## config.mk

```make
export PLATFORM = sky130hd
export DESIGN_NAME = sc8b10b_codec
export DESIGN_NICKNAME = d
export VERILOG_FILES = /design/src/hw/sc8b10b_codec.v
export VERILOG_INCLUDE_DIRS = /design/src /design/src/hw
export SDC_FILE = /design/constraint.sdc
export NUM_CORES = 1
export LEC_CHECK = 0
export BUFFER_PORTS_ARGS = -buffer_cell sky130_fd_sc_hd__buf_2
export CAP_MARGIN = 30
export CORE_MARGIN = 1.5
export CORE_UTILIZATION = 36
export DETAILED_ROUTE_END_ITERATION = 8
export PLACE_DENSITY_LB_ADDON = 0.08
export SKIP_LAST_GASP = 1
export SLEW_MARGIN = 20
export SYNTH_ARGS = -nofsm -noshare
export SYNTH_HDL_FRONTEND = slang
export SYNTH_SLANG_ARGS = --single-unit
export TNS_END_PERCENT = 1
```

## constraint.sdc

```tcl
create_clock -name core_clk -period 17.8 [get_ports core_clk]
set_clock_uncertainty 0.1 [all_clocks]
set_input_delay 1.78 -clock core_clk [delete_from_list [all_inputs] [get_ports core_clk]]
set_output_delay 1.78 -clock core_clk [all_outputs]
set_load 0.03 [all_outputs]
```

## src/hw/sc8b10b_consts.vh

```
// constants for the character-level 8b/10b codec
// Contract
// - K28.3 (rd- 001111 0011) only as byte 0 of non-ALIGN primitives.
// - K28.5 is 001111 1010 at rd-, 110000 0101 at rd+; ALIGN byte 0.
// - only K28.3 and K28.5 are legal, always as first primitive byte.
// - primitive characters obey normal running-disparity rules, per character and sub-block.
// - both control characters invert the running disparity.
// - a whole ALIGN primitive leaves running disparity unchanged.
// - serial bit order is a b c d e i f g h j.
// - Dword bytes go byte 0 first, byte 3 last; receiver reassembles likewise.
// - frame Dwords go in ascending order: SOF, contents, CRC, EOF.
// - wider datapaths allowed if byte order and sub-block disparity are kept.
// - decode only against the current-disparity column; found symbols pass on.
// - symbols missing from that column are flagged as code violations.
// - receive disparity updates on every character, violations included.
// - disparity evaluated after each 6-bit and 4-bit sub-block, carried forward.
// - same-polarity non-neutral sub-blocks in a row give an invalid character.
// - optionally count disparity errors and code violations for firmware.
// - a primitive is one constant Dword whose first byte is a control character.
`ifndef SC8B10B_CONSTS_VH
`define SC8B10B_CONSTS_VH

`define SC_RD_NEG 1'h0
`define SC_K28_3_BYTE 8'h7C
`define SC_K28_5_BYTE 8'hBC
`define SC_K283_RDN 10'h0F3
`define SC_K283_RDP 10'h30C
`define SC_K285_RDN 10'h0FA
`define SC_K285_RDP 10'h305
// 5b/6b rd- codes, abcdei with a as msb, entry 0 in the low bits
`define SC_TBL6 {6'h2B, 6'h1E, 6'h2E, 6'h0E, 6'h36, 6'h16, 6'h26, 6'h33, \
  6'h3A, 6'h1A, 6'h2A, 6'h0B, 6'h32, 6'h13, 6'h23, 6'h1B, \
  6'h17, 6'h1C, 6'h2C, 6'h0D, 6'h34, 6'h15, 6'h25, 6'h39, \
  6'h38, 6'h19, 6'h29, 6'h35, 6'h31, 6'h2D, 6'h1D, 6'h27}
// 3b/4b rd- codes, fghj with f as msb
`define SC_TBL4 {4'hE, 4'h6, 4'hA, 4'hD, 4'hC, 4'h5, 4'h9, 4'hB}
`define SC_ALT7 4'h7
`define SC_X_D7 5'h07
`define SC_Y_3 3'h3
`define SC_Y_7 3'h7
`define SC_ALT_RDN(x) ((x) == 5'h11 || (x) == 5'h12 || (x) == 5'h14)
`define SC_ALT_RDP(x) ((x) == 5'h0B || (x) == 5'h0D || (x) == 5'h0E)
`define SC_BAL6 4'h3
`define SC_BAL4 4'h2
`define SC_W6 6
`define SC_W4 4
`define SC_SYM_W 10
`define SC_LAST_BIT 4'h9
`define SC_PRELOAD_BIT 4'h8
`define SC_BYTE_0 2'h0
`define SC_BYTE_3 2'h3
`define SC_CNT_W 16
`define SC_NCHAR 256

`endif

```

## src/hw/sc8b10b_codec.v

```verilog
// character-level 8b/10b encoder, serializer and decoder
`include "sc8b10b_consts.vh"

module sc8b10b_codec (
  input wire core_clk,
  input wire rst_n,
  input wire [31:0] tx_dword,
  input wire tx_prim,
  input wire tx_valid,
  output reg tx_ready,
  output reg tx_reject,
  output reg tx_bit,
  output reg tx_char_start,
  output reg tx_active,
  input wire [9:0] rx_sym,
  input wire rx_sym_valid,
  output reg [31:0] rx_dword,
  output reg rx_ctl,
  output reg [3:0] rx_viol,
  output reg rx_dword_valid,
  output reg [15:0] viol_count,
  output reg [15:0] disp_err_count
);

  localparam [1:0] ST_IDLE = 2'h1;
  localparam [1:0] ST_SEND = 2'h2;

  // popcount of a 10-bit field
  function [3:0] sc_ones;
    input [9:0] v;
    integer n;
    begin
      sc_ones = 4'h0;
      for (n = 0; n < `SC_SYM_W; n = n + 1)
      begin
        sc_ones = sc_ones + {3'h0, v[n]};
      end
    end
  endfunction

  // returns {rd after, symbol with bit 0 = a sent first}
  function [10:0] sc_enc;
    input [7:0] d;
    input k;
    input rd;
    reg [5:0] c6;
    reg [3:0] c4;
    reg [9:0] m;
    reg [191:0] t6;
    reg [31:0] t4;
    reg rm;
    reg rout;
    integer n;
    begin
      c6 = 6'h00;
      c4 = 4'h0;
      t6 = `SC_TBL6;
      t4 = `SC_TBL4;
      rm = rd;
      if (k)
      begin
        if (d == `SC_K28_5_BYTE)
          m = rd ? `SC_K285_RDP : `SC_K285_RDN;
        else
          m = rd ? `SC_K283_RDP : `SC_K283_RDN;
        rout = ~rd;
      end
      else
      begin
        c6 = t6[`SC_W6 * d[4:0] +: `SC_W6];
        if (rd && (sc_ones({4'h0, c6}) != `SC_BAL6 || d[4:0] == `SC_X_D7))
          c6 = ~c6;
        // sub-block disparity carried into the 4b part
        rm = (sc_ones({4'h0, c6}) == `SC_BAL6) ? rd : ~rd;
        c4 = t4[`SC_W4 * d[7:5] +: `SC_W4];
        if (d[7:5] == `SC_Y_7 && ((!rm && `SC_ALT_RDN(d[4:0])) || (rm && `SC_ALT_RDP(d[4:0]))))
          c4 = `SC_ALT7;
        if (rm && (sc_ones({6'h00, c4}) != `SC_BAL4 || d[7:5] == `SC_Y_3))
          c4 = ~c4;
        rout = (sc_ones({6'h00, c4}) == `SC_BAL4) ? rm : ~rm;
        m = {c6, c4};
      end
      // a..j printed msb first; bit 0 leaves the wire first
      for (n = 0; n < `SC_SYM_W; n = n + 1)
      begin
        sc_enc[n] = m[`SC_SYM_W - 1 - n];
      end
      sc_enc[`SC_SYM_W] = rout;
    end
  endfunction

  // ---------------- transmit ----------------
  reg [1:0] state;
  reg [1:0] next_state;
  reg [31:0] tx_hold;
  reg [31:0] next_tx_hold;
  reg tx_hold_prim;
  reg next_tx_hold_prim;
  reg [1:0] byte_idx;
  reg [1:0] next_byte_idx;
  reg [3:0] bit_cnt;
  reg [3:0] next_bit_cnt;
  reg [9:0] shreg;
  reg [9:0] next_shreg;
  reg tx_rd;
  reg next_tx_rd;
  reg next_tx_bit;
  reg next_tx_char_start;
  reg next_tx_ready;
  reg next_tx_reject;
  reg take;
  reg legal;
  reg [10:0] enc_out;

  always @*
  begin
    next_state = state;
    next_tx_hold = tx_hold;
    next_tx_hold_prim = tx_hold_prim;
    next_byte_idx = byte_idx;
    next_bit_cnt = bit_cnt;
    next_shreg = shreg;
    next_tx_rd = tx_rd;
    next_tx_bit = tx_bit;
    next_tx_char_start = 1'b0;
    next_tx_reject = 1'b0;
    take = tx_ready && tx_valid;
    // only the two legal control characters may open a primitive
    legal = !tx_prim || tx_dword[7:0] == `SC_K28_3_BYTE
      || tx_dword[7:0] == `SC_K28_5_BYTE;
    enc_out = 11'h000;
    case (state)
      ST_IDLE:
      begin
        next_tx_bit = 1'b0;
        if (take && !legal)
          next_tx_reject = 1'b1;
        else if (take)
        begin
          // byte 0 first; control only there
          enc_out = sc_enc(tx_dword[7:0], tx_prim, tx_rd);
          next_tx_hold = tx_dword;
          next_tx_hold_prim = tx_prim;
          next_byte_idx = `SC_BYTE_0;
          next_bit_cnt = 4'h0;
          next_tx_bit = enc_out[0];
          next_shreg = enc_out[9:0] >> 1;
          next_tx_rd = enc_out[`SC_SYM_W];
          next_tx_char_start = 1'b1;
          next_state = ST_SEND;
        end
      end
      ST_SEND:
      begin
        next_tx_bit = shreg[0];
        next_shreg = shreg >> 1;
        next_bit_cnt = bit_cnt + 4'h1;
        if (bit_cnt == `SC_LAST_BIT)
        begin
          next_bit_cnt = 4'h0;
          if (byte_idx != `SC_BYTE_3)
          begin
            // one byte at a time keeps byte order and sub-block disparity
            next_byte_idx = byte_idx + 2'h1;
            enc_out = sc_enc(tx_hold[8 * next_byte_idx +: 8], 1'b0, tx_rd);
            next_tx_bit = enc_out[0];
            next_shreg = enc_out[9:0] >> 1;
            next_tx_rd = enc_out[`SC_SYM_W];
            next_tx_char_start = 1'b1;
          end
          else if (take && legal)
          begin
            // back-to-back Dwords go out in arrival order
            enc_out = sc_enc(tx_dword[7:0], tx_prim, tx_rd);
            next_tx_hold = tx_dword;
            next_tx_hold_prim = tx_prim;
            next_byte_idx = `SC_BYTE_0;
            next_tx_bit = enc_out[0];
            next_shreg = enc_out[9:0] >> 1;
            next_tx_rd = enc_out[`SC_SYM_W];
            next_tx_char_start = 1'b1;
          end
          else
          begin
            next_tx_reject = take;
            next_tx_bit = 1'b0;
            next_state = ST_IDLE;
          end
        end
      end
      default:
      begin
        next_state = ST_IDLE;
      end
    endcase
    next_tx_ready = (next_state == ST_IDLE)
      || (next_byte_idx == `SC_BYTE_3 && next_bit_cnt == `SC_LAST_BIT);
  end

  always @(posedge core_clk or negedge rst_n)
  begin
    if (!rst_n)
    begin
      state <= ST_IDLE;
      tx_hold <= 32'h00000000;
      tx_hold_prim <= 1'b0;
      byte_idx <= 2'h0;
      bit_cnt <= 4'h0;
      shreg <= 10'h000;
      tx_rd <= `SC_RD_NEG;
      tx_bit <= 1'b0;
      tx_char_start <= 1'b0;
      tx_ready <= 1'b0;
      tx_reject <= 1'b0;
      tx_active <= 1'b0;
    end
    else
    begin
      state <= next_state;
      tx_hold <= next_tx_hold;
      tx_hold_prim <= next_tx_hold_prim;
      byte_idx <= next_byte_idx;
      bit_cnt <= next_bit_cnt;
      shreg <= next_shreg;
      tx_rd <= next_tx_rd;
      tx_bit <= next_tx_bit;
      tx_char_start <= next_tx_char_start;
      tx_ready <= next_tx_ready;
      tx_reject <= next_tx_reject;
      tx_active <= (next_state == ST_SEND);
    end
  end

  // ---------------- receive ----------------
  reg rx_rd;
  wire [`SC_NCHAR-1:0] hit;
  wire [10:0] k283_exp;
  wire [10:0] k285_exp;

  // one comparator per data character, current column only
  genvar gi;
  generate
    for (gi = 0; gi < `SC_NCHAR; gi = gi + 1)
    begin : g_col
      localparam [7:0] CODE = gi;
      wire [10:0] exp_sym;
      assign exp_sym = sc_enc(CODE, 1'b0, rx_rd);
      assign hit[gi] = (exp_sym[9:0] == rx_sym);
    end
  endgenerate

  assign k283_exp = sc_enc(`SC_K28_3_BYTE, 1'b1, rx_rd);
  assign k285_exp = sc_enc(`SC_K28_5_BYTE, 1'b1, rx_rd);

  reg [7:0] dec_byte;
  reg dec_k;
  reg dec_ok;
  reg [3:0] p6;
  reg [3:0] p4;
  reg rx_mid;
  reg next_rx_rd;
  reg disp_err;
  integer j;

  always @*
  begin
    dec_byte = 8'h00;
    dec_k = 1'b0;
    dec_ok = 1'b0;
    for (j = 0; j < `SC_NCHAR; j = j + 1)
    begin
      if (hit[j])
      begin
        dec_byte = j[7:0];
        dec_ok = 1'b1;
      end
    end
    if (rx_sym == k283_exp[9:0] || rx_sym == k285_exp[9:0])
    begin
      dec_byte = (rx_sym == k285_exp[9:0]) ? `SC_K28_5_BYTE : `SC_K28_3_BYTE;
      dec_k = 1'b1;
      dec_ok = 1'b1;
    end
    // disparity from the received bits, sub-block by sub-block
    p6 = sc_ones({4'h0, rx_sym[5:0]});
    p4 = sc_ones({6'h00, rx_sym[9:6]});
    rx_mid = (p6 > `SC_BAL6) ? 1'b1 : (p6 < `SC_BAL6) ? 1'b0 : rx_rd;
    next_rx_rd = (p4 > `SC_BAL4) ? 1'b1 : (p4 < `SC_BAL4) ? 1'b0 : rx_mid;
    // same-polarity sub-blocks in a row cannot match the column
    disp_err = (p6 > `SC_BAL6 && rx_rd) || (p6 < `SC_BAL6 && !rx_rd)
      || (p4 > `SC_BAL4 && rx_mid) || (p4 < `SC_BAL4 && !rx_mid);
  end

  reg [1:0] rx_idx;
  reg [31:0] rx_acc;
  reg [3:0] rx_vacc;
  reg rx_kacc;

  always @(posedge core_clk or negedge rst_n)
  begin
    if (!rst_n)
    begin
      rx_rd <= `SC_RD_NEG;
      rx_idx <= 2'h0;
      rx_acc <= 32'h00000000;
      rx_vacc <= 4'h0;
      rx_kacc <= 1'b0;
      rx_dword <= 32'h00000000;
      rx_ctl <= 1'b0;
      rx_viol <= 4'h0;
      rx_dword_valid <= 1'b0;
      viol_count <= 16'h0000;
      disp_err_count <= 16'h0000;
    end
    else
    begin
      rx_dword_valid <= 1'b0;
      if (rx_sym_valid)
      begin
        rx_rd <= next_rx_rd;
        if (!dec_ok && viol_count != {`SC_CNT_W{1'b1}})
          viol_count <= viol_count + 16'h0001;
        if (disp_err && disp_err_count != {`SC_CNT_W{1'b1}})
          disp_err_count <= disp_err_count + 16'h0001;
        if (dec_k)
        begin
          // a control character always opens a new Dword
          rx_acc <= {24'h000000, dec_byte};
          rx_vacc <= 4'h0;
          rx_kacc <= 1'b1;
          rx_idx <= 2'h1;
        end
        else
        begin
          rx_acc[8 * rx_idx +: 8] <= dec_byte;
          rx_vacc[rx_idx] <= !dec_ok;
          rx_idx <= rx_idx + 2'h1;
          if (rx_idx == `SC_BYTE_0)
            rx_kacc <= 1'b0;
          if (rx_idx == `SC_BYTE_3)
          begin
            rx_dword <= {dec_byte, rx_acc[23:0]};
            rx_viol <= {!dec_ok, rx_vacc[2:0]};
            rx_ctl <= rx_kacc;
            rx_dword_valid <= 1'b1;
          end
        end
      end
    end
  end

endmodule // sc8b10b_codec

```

▶ [Problem requirements] Among the lines of the records above, count those holding the string "control", and report only the number.

▶ [Exercise output] 5